→ **AIM OF THE TASK**:
Locate the line that contains "stage / clock" in the entries below, then repeat it and every following line through the line that contains "item | CTS | global route", exactly, and no others.

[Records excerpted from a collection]
···

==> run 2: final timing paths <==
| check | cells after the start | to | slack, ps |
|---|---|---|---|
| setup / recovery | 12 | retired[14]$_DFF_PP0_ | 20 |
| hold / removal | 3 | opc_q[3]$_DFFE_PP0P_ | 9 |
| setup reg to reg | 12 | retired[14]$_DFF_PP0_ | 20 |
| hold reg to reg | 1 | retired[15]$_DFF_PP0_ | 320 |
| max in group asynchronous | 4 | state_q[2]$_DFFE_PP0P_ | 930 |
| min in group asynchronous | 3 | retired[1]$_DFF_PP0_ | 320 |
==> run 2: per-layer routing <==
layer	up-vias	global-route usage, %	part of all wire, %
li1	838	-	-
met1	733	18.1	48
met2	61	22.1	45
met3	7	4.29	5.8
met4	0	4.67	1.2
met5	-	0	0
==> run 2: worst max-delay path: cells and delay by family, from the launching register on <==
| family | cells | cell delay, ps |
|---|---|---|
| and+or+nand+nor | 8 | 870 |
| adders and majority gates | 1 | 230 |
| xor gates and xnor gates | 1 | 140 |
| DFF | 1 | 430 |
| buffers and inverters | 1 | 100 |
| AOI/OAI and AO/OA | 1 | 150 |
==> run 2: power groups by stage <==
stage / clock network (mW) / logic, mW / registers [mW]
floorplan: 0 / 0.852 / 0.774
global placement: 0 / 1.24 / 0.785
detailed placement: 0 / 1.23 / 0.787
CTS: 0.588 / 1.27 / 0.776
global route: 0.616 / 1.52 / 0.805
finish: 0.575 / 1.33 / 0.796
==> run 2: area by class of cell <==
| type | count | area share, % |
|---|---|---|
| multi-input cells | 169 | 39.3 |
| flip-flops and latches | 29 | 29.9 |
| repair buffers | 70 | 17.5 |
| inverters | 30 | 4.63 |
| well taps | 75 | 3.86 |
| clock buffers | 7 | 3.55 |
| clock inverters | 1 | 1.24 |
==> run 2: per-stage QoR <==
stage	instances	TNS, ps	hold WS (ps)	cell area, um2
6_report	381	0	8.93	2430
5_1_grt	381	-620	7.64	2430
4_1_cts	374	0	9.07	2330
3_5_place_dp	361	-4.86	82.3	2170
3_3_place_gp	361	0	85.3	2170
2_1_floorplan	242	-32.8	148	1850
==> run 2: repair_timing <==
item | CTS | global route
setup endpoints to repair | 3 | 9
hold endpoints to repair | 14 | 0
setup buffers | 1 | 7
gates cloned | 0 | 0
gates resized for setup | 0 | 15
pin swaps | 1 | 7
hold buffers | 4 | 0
[src/rtl/gpu_cmd_tx.sv]
// CPU-side initiator for the GPU command port: buffers bus commands in a FIFO and
// replays them as cmd/data/strobe with setup and hold, tracking a shadow text cursor.
module gpu_cmd_tx #(
  parameter int FIFO_DEPTH    = 8,
  parameter int SETUP_CYCLES  = 2,
  parameter int STROBE_CYCLES = 2,
  parameter int HOLD_CYCLES   = 1
) (
  input  logic       clk,
  input  logic       rst,
  input  logic       cmd_valid,
  output logic       cmd_ready,
  input  logic [2:0] cmd_op,
  input  logic [7:0] cmd_data,
  output logic [1:0] gpu_cmd_out,
  output logic [7:0] gpu_data_out,
  output logic       gpu_strobe_out,
  output logic       busy,
  output logic [6:0] shadow_x,
  output logic [5:0] shadow_y
);

  localparam int AW    = $clog2(FIFO_DEPTH);
  localparam int CW    = AW + 1;
  localparam int MAX_A = (SETUP_CYCLES > STROBE_CYCLES) ? SETUP_CYCLES : STROBE_CYCLES;
  localparam int MAX_C = (MAX_A > HOLD_CYCLES) ? MAX_A : HOLD_CYCLES;
  localparam int TW    = (MAX_C > 1) ? $clog2(MAX_C) : 1;

  localparam logic [CW-1:0] DEPTH_C     = CW'(FIFO_DEPTH);
  localparam logic [TW-1:0] SETUP_LAST  = TW'(SETUP_CYCLES - 1);
  localparam logic [TW-1:0] STROBE_LAST = TW'(STROBE_CYCLES - 1);
  localparam logic [TW-1:0] HOLD_LAST   = TW'(HOLD_CYCLES - 1);

  typedef enum logic [1:0] {IDLE, SETUP, STROBE, HOLD} state_t;

  typedef enum logic [2:0] {
    OP_STORE   = 3'b000,
    OP_MOVE    = 3'b001,
    OP_DISPLAY = 3'b010,
    OP_CLEAR   = 3'b011,
    OP_SET_ABS = 3'b100
  } op_t;

  // ---------------------------------------------------------------- FIFO
  logic [10:0]   mem [FIFO_DEPTH];
  logic [AW-1:0] wr_ptr, rd_ptr;
  logic [CW-1:0] count;
  logic          push, pop, empty, full;
  logic [2:0]    head_op;
  logic [7:0]    head_data;
  logic          head_known;

  assign empty      = (count == '0);
  assign full       = (count == DEPTH_C);
  assign cmd_ready  = ~full;
  assign push       = cmd_valid & cmd_ready;
  assign head_op    = mem[rd_ptr][10:8];
  assign head_data  = mem[rd_ptr][7:0];
  assign head_known = (head_op <= OP_SET_ABS);

  // NOTE: payload storage is deliberately not reset; validity is carried entirely by
  // count, so clearing the array would only add reset fan-out.
  always_ff @(posedge clk) begin
    if (push) mem[wr_ptr] <= {cmd_op, cmd_data};
  end

  // NOTE: every register is written with <= so all state updates see pre-edge values
  // regardless of statement order.
  always_ff @(posedge clk) begin
    if (rst) begin
      wr_ptr <= '0;
      rd_ptr <= '0;
      count  <= '0;
    end else begin
      if (push) wr_ptr <= wr_ptr + AW'(1);
      if (pop)  rd_ptr <= rd_ptr + AW'(1);
      case ({push, pop})
        2'b10:   count <= count + CW'(1);
        2'b01:   count <= count - CW'(1);
        default: count <= count;
      endcase
    end
  end

  // ----------------------------------------------------------- sequencer
  state_t        state, state_n;
  logic [TW-1:0] cnt, cnt_n;
  logic          load;

  // NOTE: all outputs of this block get a default before the case so no path leaves
  // a variable unassigned, which would otherwise infer a latch.
  always_comb begin
    state_n = state;
    cnt_n   = cnt;
    pop     = 1'b0;
    load    = 1'b0;
    case (state)
      IDLE: begin
        if (!empty) begin
          pop = 1'b1;
          if (head_known) begin
            load    = 1'b1;
            state_n = SETUP;
            cnt_n   = SETUP_LAST;
          end
        end
      end
      SETUP: begin
        if (cnt == '0) begin
          state_n = STROBE;
          cnt_n   = STROBE_LAST;
        end else begin
          cnt_n = cnt - TW'(1);
        end
      end
      STROBE: begin
        if (cnt == '0) begin
          state_n = HOLD;
          cnt_n   = HOLD_LAST;
        end else begin
          cnt_n = cnt - TW'(1);
        end
      end
      HOLD: begin
        if (cnt == '0) begin
          state_n = IDLE;
          // Chain straight into the next command so the GPU sees no extra idle cycle.
          if (!empty) begin
            pop = 1'b1;
            if (head_known) begin
              load    = 1'b1;
              state_n = SETUP;
              cnt_n   = SETUP_LAST;
            end
          end
        end else begin
          cnt_n = cnt - TW'(1);
        end
      end
      default: state_n = IDLE;
    endcase
  end

  // ------------------------------------------- translation and shadow cursor
  logic [1:0] xlat_cmd;
  logic [7:0] xlat_data;
  logic [6:0] x_n;
  logic [5:0] y_n;

  always_comb begin
    xlat_cmd  = 2'b00;
    xlat_data = head_data;
    x_n       = shadow_x;
    y_n       = shadow_y;
    case (head_op)
      OP_STORE: begin
        xlat_cmd = 2'b00;
        // The GPU wraps its text cursor after column 80 and row 60.
        if (shadow_x == 7'd80) begin
          x_n = 7'd0;
          y_n = (shadow_y == 6'd60) ? 6'd0 : shadow_y + 6'd1;
        end else begin
          x_n = shadow_x + 7'd1;
        end
      end
      OP_MOVE: begin
        xlat_cmd = 2'b01;
        if (head_data[7]) x_n = shadow_x + head_data[6:0];
        else              y_n = shadow_y + head_data[5:0];
      end
      OP_DISPLAY: xlat_cmd = 2'b10;
      OP_CLEAR:   xlat_cmd = 2'b11;
      OP_SET_ABS: begin
        xlat_cmd = 2'b01;
        if (head_data[7]) begin
          xlat_data = {1'b1, head_data[6:0] - shadow_x};
          x_n       = head_data[6:0];
        end else begin
          xlat_data = {2'b00, head_data[5:0] - shadow_y};
          y_n       = head_data[5:0];
        end
      end
      default: ;
    endcase
  end

  always_ff @(posedge clk) begin
    if (rst) begin
      state          <= IDLE;
      cnt            <= '0;
      gpu_cmd_out    <= '0;
      gpu_data_out   <= '0;
      gpu_strobe_out <= 1'b0;
      shadow_x       <= '0;
      shadow_y       <= '0;
    end else begin
      state <= state_n;
      cnt   <= cnt_n;
      // Strobe is registered from the next state so the GPU edge is glitch-free.
      gpu_strobe_out <= (state_n == STROBE);
      if (load) begin
        gpu_cmd_out  <= xlat_cmd;
        gpu_data_out <= xlat_data;
        shadow_x     <= x_n;
        shadow_y     <= y_n;
      end
    end
  end

  assign busy = (state != IDLE) | ~empty;

endmodule
[config.mk]
export PLATFORM = sky130hd
export DESIGN_NAME = gpu_cmd_tx
export DESIGN_NICKNAME = d
export VERILOG_FILES = /design/src/rtl/gpu_cmd_tx.sv
export SDC_FILE = /design/constraint.sdc
export NUM_CORES = 1
export LEC_CHECK = 0
export CAP_MARGIN = 20
export CORE_ASPECT_RATIO = 2
export CORE_MARGIN = 3
export CORE_UTILIZATION = 64
export CTS_BUF_LIST = sky130_fd_sc_hd__clkbuf_4 sky130_fd_sc_hd__clkbuf_8 sky130_fd_sc_hd__clkbuf_16
export CTS_CLUSTER_SIZE = 28
export DETAILED_ROUTE_END_ITERATION = 10
export DONT_BUFFER_PORTS = 1
export PLACE_DENSITY = 0.77
export SLEW_MARGIN = 20
export SYNTH_ARGS = -nofsm -noshare
export SYNTH_HDL_FRONTEND = slang
export SYNTH_SLANG_ARGS = --single-unit
export TNS_END_PERCENT = 20
[constraint.sdc]
create_clock -name clk -period 5 [get_ports clk]
set_input_delay 0.75 -clock clk [delete_from_list [all_inputs] [get_ports clk]]
set_output_delay 0.75 -clock clk [all_outputs]
set_load 0.02 [all_outputs]
**After elaboration in Yosys (flattened, before gate mapping)**

Memories as Yosys holds them, arrays and structs flattened. A register that Yosys moved wholly into a read port is not among the register bits.
Cells that the tools add are included.

- Register bits: 37
- Memory bits (writable): 88
- Bits of input ports: 14
- Output and inout bits: 26
- Memories kept: 1

Memory list:

| name | depth | bits a word | rd ports | clocked after memory_dff | wr ports | line | text |
|---|---|---|---|---|---|---|---|
| mem | 8 | 11 | 1 | 1 | 1 | 45 | `logic [10:0] mem [FIFO_DEPTH];` |

- Add/subtract/negate cells: 11
- Order comparisons: 1
- Equality and inequality tests: 20
- Multiplexer cells: 38
- Bitwise logic cells: 4
- Reductions and logical operators: 10

Operator list:

| operator | number |
|---|---|
| $mux 6 | 4 |
| $mux 7 | 3 |
| $pmux 7 s3 | 1 |
| $pmux 6 s3 | 1 |
| $mux 8 | 2 |
| $mux 1 | 14 |
| $ne 2x2->1 const B | 7 |
| $mux 2 | 5 |
| $eq 2x2->1 const B | 4 |
| $pmux 2 s4 | 1 |
| $pmux 4 s2 | 1 |
| $add 7x1->7 const B | 1 |
| $add 7x7->7 | 1 |
| $eq 7x7->1 const B | 1 |
| $sub 7x7->7 | 1 |
| $add 3x1->3 const B | 2 |
| $add 6x1->6 const B | 1 |
| $add 6x6->6 | 1 |
| $eq 3x2->1 const B | 2 |
| $eq 6x6->1 const B | 1 |
| $mux 3 | 2 |
| $pmux 2 s3 | 1 |
| $sub 6x6->6 | 1 |
| $reduce_and 5->1 | 1 |
| other kinds (21) | 25 |

**Logic depth before layout (Yosys ltp)**

- Depth in word-level cells: 6
- Mapped depth: 14
- Depth with buffers taken out: 12

**Least setup slack after synthesis**

No wires, ideal clock.

- Path type: flip-flop to flip-flop
- Start point: register with a tool-made name
- End point: register gpu_data_out[6]
- Library setup time: 0.091 ns
- Data arrival time: 3.392 ns
- Path slack: 1.517 ns
- Stages on the path, launching flop included: 14
- Buffers on the path: 3
- Cells stage by stage: dfxtp_1 buf_6 buf_2 mux4_2 mux2_2 ha_1 clkbuf_1 nor2b_1 o21ai_0 a21boi_0 o21ai_0 nand2b_1 or4_1 a311oi_1

RTL lines:

| element | line | text |
|---|---|---|
| to (signal assigned) | 203 | `gpu_data_out <= xlat_data;` |
| to (decl) | 16 | `output logic [7:0] gpu_data_out,` |

==> results.md <==
* Outcome: completed
* Static leakage at approximately 2.6 nW
* Tot GR Track Use at approximately 30%
* Max-slew headroom at 38.2%
* Synth Register Bits at approximately 130
* Largest net degree at the start of global routing at 39
* Mapped Area at 6700 um^2
* Post-synth EDFFs at slightly below 90
* Iter 0 DRT Violations at 380
* Tmin final at a little under 4000 ps
* Worst EP arrival at about 4200 ps
* Adder-cell share of the synthesized area at slightly above 8%
* CP Capture Type: register
* Std cell rows at 52
* Synth Area in XOR/XNOR at between 2 and 3%
* Final #Nets at roughly 630
* Crit-path slowest cell: dfxtp_1
* Width of the die at between 70 and 80 um
* Final Setup Violations at 0
* DRT Pass-1 Iters at 5
* Post-synth top area cell: edfxtp_1
* Unrepaired setup endpoints after global routing: no
* Final hold violation count at 0
* Cell Chain, Critical Path: buf_4 -> mux4_2 -> mux2i_1 -> inv_1 -> ha_1 -> o21ai_0 -> a21boi_0 -> o21ai_0 -> nand2b_1 -> or4_1 -> a311oi_1
* Sequential share of the synthesized area at slightly above 50%
* Antenna Cells at 0
* Clk_lat worst skew at between 400 and 500 ps
* Post-CTS setup buffers at 0
* Sink Count at around 130
* Starting Density at around two thirds
* CTS Root Cell: clkbuf_16
* Complex-gate fraction of the synthesized area at approximately an eighth
* Port buffer count at 0
* Worst Path Required at 5310 ps
* Avg Cell Area, Syn at ~12 um^2
* Main area contributors after synthesis: edfxtp_1 39%, dfxtp_1 12%, ha_1 6.7%
* Filler cells at 716
* Vias/cell at roughly 6.6
* Drt wl/cell at about 23 um
* Antenna violations before repair at 0
* Power Dens Cells at ~600 nW/um^2
* TritonCTS clock tree: built
* Drc violations at 0
* PostCTS Resize Cnt at 0
* Max Cap Violations at 0
* Main combinational cell family by area after synthesis: compound AO/OA/AOI/OAI gates
* CTS Hold Buffers Added at 0
* Most common cell in the netlist: edfxtp_1
* Final HPWL DP at 11700 um
* Critical Path Max Stage Delay at ~800 ps
* Most Frequent Cell on Critical Path: o21ai_0
* Mapped Nets at just over 600
* Fraction of layout cells with a size suffix above 1 at around 13%
* Crit path max fanout at 13
* Fin Hold WS at 406 ps
* Skew final at 9.48 ps
* Critical path type: register to register
* Post-Route Setup TNS at 0 ps
* P&R area growth vs syn at 11.1%
* Core area at 10100 um^2
* Final Max Tran Viols at 0
* Vias in the first global route at around 5k
* DR vias at 4799
* Fmax at 258 MHz
* Count of cell types in the netlist at 67
* Synth cell count leaders: 88 x edfxtp_1, 53 x nor2_1, 40 x dfxtp_1, 37 x a21oi_1, 37 x nand2_1
* Gpl congestion at between 1 and 1.5
* Total I/O pin count at 40
* Slew @ Worst Pin at 901 ps
* Synth top area share at between 30% and 40%
* Total CTS buffers at 17
* H-tree Lvls at 4
* Grt total ovfl at 0
* Full die area at around 12000 um^2
* CTS Buffer Depth at 2
* Post-synth top flop: edfxtp_1
* Ys async rst share at 0%
* Global-route wire length before repair at 26100 um
* Critical path startpoint category: register
* Synth warnings at 0
* Mapped Cells at around 560
* Drt total wl at 16600 um
* Chip height at between 150 and 200 um
* Post-synthesis simple-gate area fraction at between 10% and 20%
* Flop2flop setup slack at around 1100 ps
* Clock slew at reported path FFs at 60 ps
* Worst vdd ir at about 0.39 mV
* Proportion of synthesized area in mux cells at roughly 11%
* HP Class: input pin to register
* Crit share post-route at between 70 and 80%
* ANT nets after route at 0
## report_power, final
group          switching, mW  internal, mW  leakage, nW
Clock                  0.447         0.744        0.282
Sequential             0.221          1.26         1.13
Combinational           1.12         0.675         1.23
Total                   1.79          2.68         2.64
## layout make-up
type                       instances  area [um^2]  share of cell area [%]
sequential                       128         3440                    46.2
multi-input combinational        386         3050                    41.0
clock buffer                      19          440                    5.91
tap                              135          169                    2.27
clock inverter                    13          138                    1.85
inverter                          29          109                    1.46
timing repair buffer              13         97.6                    1.31
## routing by layer
| layer | wire length (um) | share of wire, % | track usage [%] |
|---|---|---|---|
| met4 | 1320 | 7.9 | 23.6 |
| met3 | 972 | 5.9 | 6.05 |
| met2 | 8820 | 53 | 53.7 |
| met5 | 0 | 0 | 0 |
| met1 | 5500 | 33 | 29.4 |
## logic make-up after synthesis
kind of cell	after synthesis
flops	128
buf+inv	50
xor+xnor	22
mux	41
compound gates	134
fa+ha+maj	41
simple gates	148
## cells in the final DEF (no fill, tap or decap), types with 4 or more instances in the layout
cell / n
edfxtp_1: 88
ha_1: 36
nor2_1: 53
o211ai_1: 6
o21ai_0: 25
inv_1: 28
mux4_1: 8
a21oi_1: 37
mux4_2: 14
clkbuf_16: 17
nand3_1: 13
xnor2_1: 13
a311oi_1: 4
a31oi_1: 4
a211oi_1: 11
nor3_1: 12
dfxtp_1: 40
o22ai_1: 4
fa_1: 4
nor2b_1: 7
xor2_1: 9
mux2i_1: 11
nand2_1: 37
a22oi_1: 4
o32ai_1: 4
buf_4: 13
nand2b_1: 7
o21bai_1: 7
## flip-flops by register name, summed over array words and instances (netlist names), named ones only
register / count
mem: 88
gpu_strobe_out: 1
shadow_x: 7
wr_ptr: 3
cnt: 1
count: 4
state: 2
gpu_data_out: 8
shadow_y: 6
rd_ptr: 3
gpu_cmd_out: 2
## per-stage QoR
step / power [mW] / util (%) / area [um^2] / instances / setup slack (ps)
2_1_floorplan: 2.79 / - / 6700 / 564 / 1520
3_3_place_gp: 3.18 / 67.7 / 6870 / 691 / 1230
3_5_place_dp: 3.24 / 67.7 / 6870 / 691 / 1180
5_1_grt: 4.71 / 73.4 / 7450 / 723 / 867
6_report: 4.47 / 73.4 / 7450 / 723 / 1130
4_1_cts: 4.45 / 73.4 / 7450 / 723 / 1120
## worst paths after layout
path | from | endpoint | cells after the start
hold reg to reg | wr_ptr[0] | wr_ptr[0] | 2
hold / removal | rst | shadow_x[4] | 1
setup / recovery | register | gpu_data_out[6] | 11
setup reg to reg | register | gpu_data_out[6] | 11
## worst max-delay path, delay by kind of cell (launching register included)
kind / cells / cell delay (ps)
AOI/OAI and AO/OA: 4 / 710
adders and majority gates: 1 / 400
buffers and inverters: 2 / 550
DFF: 1 / 800
muxes: 2 / 750
and+or+nand+nor: 2 / 550
Power figures use the tool's default switching activity.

···

→ **SOLUTION FOR THIS TASK**:
stage / clock network (mW) / logic, mW / registers [mW]
floorplan: 0 / 0.852 / 0.774
global placement: 0 / 1.24 / 0.785
detailed placement: 0 / 1.23 / 0.787
CTS: 0.588 / 1.27 / 0.776
global route: 0.616 / 1.52 / 0.805
finish: 0.575 / 1.33 / 0.796
==> run 2: area by class of cell <==
| type | count | area share, % |
|---|---|---|
| multi-input cells | 169 | 39.3 |
| flip-flops and latches | 29 | 29.9 |
| repair buffers | 70 | 17.5 |
| inverters | 30 | 4.63 |
| well taps | 75 | 3.86 |
| clock buffers | 7 | 3.55 |
| clock inverters | 1 | 1.24 |
==> run 2: per-stage QoR <==
stage	instances	TNS, ps	hold WS (ps)	cell area, um2
6_report	381	0	8.93	2430
5_1_grt	381	-620	7.64	2430
4_1_cts	374	0	9.07	2330
3_5_place_dp	361	-4.86	82.3	2170
3_3_place_gp	361	0	85.3	2170
2_1_floorplan	242	-32.8	148	1850
==> run 2: repair_timing <==
item | CTS | global route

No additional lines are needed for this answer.